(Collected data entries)

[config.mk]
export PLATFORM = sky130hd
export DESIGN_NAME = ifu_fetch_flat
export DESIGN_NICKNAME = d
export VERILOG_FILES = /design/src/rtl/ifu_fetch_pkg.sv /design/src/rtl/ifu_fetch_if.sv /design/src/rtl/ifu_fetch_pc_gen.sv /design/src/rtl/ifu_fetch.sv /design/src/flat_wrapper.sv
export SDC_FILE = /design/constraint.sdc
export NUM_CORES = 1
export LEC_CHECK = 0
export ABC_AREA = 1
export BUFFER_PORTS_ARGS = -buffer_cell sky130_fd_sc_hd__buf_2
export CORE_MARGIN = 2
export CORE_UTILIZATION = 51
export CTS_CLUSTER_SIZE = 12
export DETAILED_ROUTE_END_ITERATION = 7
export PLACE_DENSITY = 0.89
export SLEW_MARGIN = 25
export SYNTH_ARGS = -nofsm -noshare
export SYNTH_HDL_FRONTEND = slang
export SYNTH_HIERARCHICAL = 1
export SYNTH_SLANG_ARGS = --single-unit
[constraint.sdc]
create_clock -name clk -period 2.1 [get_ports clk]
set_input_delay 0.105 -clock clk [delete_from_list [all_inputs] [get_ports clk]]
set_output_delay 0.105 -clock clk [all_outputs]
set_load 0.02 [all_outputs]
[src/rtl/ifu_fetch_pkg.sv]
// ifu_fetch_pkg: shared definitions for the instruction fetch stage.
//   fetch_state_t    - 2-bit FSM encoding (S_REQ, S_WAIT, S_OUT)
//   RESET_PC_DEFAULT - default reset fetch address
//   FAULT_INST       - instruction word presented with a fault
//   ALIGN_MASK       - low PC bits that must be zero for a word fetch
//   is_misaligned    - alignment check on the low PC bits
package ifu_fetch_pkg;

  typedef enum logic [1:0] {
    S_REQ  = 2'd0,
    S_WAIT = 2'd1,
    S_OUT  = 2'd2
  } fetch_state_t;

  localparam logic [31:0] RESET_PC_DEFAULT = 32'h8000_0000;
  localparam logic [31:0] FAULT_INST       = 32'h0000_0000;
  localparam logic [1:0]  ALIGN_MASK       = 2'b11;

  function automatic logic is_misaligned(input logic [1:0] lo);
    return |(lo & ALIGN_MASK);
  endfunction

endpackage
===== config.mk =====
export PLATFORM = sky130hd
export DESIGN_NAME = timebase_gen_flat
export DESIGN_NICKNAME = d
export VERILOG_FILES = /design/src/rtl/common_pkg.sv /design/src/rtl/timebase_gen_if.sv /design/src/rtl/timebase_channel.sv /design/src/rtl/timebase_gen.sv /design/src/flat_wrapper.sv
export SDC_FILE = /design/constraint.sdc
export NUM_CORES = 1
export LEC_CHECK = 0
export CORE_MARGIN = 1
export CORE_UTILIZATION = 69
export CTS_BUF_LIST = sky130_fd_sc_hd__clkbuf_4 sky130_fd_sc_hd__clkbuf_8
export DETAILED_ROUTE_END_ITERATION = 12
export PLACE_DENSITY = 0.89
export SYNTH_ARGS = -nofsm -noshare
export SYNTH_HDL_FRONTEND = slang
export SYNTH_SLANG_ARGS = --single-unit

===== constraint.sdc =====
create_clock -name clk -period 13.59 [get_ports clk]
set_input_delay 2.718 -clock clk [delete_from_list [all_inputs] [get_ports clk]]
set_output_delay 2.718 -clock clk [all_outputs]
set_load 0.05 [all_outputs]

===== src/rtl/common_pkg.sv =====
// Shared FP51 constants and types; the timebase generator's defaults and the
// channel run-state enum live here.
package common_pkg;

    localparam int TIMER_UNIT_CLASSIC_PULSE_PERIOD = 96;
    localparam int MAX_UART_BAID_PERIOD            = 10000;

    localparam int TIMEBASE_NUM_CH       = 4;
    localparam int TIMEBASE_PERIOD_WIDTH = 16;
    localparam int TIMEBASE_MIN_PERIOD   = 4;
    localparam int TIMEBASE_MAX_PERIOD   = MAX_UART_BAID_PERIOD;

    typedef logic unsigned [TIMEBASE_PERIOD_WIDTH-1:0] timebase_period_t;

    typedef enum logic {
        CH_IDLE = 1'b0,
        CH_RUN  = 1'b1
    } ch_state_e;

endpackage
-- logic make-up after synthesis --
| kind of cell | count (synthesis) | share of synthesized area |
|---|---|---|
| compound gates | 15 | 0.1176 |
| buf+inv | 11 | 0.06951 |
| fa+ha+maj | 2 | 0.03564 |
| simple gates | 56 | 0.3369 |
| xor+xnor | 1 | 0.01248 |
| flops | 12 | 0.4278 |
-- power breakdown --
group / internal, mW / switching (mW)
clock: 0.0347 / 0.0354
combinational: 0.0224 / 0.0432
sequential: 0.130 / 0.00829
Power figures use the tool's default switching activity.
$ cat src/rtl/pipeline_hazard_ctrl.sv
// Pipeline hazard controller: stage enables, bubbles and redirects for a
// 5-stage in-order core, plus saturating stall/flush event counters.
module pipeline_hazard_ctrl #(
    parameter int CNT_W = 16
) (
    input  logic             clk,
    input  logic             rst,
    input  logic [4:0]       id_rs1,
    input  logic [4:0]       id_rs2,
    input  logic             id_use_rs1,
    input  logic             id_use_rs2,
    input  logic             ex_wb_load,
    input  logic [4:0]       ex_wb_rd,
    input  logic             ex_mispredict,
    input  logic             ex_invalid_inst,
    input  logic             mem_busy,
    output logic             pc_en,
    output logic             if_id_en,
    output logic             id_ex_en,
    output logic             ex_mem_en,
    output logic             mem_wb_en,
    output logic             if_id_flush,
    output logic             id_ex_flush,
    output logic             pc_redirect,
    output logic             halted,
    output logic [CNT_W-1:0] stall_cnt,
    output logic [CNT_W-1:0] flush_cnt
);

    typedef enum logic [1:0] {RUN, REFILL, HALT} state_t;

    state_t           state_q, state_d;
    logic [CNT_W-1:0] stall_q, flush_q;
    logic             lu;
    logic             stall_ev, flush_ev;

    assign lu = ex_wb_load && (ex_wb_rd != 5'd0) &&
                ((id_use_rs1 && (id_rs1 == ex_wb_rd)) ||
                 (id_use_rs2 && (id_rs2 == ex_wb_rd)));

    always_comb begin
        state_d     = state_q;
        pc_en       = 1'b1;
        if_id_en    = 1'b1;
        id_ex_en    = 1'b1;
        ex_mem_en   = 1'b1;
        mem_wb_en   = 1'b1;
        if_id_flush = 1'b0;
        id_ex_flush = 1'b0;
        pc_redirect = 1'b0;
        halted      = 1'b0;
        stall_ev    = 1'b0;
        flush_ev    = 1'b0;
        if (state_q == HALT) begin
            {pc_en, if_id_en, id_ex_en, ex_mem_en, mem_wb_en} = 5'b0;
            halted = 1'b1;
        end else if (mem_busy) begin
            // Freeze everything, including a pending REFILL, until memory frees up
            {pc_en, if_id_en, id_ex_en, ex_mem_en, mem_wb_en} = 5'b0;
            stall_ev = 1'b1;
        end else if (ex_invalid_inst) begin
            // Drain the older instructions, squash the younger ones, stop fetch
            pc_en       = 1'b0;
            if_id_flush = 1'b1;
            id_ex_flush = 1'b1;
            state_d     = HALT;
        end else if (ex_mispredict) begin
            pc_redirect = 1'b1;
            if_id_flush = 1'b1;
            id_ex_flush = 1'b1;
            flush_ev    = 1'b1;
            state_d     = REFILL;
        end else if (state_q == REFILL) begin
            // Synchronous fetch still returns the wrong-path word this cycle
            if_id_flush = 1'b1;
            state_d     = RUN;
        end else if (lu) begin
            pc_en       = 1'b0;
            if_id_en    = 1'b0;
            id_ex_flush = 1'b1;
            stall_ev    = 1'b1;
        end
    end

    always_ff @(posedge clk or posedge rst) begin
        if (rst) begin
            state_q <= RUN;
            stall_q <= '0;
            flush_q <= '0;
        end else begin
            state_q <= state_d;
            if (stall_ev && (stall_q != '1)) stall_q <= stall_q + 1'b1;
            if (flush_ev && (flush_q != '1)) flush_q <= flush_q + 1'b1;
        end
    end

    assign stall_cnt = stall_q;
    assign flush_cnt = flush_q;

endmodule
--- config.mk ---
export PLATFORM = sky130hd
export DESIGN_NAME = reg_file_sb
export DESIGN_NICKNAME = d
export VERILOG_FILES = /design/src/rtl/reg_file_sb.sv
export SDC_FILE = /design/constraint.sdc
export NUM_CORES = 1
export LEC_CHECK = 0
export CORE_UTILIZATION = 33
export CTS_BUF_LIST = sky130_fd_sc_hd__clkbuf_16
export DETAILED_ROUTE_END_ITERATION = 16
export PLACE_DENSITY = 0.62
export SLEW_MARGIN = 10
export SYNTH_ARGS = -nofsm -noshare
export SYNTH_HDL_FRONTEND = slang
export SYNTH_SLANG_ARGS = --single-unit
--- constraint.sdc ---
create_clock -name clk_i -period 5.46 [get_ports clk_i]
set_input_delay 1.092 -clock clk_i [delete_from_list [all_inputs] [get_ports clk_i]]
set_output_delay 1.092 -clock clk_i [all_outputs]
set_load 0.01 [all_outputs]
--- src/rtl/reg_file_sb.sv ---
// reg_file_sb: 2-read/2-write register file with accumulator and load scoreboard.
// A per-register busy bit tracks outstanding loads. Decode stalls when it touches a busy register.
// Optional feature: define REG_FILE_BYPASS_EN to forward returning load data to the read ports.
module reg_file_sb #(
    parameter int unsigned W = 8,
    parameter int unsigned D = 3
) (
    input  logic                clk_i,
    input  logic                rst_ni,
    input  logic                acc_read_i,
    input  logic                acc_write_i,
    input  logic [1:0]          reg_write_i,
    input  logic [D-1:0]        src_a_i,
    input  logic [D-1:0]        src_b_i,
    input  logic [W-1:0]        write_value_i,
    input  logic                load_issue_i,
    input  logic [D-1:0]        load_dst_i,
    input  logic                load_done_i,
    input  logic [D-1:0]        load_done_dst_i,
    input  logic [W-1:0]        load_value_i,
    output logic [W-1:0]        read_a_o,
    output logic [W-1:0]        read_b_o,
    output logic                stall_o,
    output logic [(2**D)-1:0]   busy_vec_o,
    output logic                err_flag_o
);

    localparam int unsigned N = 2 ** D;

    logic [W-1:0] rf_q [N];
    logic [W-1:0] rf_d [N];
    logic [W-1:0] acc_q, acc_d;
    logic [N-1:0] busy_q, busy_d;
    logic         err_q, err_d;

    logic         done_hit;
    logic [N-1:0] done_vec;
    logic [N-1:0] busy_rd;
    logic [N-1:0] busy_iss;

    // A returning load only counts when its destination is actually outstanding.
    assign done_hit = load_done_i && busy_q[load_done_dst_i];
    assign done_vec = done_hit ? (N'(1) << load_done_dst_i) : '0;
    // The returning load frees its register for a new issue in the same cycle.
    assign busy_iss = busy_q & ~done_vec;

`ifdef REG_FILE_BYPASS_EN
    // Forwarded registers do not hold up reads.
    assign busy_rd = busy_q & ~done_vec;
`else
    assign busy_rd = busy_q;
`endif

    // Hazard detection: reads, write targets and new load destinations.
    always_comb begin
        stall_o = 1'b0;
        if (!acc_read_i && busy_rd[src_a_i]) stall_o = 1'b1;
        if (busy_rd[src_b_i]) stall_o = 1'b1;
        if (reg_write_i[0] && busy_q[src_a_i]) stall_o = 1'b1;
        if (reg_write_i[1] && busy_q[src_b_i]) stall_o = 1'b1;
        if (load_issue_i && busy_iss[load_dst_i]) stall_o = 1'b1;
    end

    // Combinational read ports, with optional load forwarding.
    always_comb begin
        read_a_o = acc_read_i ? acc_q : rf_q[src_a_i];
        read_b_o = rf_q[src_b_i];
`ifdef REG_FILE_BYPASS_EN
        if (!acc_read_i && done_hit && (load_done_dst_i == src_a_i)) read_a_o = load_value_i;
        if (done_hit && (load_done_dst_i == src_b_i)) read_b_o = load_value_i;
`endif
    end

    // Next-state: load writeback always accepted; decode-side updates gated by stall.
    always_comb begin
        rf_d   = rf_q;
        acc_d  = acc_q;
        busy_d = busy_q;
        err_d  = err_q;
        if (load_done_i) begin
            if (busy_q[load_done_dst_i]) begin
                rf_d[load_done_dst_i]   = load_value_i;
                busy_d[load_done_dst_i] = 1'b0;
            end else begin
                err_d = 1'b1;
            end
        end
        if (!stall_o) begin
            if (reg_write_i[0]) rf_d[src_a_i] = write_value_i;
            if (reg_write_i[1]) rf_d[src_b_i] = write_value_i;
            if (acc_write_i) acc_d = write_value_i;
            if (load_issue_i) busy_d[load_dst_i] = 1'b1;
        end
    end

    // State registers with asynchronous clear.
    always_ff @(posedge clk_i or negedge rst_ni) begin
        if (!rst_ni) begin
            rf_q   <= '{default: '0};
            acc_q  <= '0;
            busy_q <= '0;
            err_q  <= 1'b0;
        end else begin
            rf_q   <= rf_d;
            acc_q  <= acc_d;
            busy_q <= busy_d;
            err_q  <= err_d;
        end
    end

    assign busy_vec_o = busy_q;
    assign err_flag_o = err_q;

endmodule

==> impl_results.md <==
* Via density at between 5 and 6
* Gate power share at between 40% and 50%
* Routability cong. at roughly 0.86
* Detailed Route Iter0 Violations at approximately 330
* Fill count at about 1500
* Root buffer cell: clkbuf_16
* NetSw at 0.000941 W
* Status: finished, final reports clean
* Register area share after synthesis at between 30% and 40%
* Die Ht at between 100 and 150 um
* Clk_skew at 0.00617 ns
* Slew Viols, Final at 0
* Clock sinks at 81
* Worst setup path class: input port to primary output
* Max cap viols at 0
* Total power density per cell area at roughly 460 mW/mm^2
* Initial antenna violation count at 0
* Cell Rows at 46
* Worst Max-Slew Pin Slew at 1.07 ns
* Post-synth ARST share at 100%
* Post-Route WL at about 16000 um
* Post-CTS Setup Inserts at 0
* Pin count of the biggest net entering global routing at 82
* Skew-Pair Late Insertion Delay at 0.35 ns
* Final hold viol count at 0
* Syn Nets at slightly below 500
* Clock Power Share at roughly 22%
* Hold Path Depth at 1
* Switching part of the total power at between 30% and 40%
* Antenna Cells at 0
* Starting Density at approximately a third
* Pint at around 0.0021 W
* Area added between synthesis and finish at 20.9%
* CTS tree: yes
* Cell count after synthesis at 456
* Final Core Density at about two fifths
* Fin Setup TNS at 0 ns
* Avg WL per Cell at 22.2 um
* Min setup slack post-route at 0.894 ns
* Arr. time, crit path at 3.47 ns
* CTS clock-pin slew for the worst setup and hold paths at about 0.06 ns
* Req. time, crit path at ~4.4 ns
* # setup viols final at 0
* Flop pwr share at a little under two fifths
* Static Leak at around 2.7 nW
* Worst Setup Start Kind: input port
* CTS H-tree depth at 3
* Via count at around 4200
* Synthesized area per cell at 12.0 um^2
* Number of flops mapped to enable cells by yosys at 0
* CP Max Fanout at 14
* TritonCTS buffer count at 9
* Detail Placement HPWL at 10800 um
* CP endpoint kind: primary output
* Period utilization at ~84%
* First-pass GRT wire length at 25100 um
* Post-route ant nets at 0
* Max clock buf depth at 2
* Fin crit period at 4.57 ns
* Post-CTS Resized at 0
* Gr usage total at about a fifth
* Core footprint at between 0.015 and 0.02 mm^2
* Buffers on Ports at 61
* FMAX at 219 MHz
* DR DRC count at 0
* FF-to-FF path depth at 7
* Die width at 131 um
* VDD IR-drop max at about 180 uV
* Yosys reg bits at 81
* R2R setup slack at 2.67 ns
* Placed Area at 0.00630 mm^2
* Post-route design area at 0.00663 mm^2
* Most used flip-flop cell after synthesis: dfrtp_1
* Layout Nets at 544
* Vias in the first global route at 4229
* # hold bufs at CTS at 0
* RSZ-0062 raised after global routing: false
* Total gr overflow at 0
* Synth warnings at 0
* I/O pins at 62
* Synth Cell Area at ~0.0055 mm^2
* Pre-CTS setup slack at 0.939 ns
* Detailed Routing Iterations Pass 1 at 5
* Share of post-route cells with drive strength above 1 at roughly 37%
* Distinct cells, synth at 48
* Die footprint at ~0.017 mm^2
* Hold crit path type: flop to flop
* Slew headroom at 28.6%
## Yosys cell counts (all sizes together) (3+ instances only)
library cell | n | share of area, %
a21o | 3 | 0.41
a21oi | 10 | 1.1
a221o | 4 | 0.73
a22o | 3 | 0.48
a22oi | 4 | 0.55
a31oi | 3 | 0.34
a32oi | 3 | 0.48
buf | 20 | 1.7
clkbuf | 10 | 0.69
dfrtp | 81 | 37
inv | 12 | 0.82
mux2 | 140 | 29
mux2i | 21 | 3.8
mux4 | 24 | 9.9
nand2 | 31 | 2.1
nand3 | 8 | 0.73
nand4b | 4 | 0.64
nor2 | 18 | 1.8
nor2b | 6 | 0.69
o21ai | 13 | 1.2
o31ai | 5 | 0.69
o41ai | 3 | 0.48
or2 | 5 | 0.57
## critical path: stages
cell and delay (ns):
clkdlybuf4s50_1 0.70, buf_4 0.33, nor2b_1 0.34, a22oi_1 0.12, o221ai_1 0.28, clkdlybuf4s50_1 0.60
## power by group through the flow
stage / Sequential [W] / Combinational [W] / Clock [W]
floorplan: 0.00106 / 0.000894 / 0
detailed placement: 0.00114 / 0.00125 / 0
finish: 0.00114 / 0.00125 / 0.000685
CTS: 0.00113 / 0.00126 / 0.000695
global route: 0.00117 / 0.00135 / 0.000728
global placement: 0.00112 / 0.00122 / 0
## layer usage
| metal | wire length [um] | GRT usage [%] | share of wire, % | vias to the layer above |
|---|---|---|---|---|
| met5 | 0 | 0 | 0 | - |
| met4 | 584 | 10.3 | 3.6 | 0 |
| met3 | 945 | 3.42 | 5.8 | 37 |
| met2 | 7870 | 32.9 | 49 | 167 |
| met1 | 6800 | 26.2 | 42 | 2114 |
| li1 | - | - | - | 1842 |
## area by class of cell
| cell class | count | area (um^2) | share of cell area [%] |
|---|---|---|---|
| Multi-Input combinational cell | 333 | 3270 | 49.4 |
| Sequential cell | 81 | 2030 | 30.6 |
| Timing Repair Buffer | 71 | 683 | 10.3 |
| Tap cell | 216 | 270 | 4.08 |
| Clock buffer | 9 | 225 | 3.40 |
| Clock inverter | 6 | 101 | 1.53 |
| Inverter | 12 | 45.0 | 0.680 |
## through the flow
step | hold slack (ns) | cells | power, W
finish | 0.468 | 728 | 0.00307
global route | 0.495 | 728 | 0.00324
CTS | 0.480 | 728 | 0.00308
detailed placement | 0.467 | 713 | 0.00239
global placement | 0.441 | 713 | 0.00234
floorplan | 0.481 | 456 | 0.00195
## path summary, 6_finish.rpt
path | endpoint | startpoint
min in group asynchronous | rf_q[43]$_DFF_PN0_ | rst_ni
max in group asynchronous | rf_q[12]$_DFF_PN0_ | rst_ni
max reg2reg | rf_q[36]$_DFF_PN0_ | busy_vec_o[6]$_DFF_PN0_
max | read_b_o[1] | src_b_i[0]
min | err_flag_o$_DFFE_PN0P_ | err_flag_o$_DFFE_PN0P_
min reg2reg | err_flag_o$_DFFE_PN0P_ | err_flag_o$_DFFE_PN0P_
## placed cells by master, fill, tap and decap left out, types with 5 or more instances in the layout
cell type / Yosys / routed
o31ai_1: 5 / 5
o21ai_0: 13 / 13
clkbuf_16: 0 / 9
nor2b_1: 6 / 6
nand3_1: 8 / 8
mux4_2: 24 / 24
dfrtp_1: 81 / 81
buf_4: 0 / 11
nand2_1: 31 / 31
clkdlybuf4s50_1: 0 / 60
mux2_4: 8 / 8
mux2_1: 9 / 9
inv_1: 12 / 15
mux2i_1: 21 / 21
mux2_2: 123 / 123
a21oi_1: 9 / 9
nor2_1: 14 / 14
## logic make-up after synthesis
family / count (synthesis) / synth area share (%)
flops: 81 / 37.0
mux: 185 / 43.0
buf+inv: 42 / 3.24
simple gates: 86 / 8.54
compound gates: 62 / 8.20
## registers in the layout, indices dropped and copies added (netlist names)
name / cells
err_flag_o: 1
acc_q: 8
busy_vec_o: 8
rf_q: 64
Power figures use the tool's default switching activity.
* * *
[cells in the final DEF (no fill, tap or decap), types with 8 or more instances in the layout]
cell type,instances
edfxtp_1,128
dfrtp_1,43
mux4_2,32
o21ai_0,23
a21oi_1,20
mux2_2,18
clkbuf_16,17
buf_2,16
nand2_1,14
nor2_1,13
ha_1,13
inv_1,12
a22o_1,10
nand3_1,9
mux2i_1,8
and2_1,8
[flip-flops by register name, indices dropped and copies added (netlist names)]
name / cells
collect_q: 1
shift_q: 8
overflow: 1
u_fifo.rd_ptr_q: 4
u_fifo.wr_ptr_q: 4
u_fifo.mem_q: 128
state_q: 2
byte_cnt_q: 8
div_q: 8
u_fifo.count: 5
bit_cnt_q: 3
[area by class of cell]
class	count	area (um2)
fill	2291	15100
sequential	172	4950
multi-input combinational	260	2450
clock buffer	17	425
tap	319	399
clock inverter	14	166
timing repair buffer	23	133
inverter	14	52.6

▶ **ABOUT THIS TASK**: When you reach the line holding "-- logic make-up" in the records above, begin reproducing exactly, stop after the line holding "sequential: 0.130 / 0.00829", and output nothing else.

▶ **WRITTEN RESPONSE**:
-- logic make-up after synthesis --
| kind of cell | count (synthesis) | share of synthesized area |
|---|---|---|
| compound gates | 15 | 0.1176 |
| buf+inv | 11 | 0.06951 |
| fa+ha+maj | 2 | 0.03564 |
| simple gates | 56 | 0.3369 |
| xor+xnor | 1 | 0.01248 |
| flops | 12 | 0.4278 |
-- power breakdown --
group / internal, mW / switching (mW)
clock: 0.0347 / 0.0354
combinational: 0.0224 / 0.0432
sequential: 0.130 / 0.00829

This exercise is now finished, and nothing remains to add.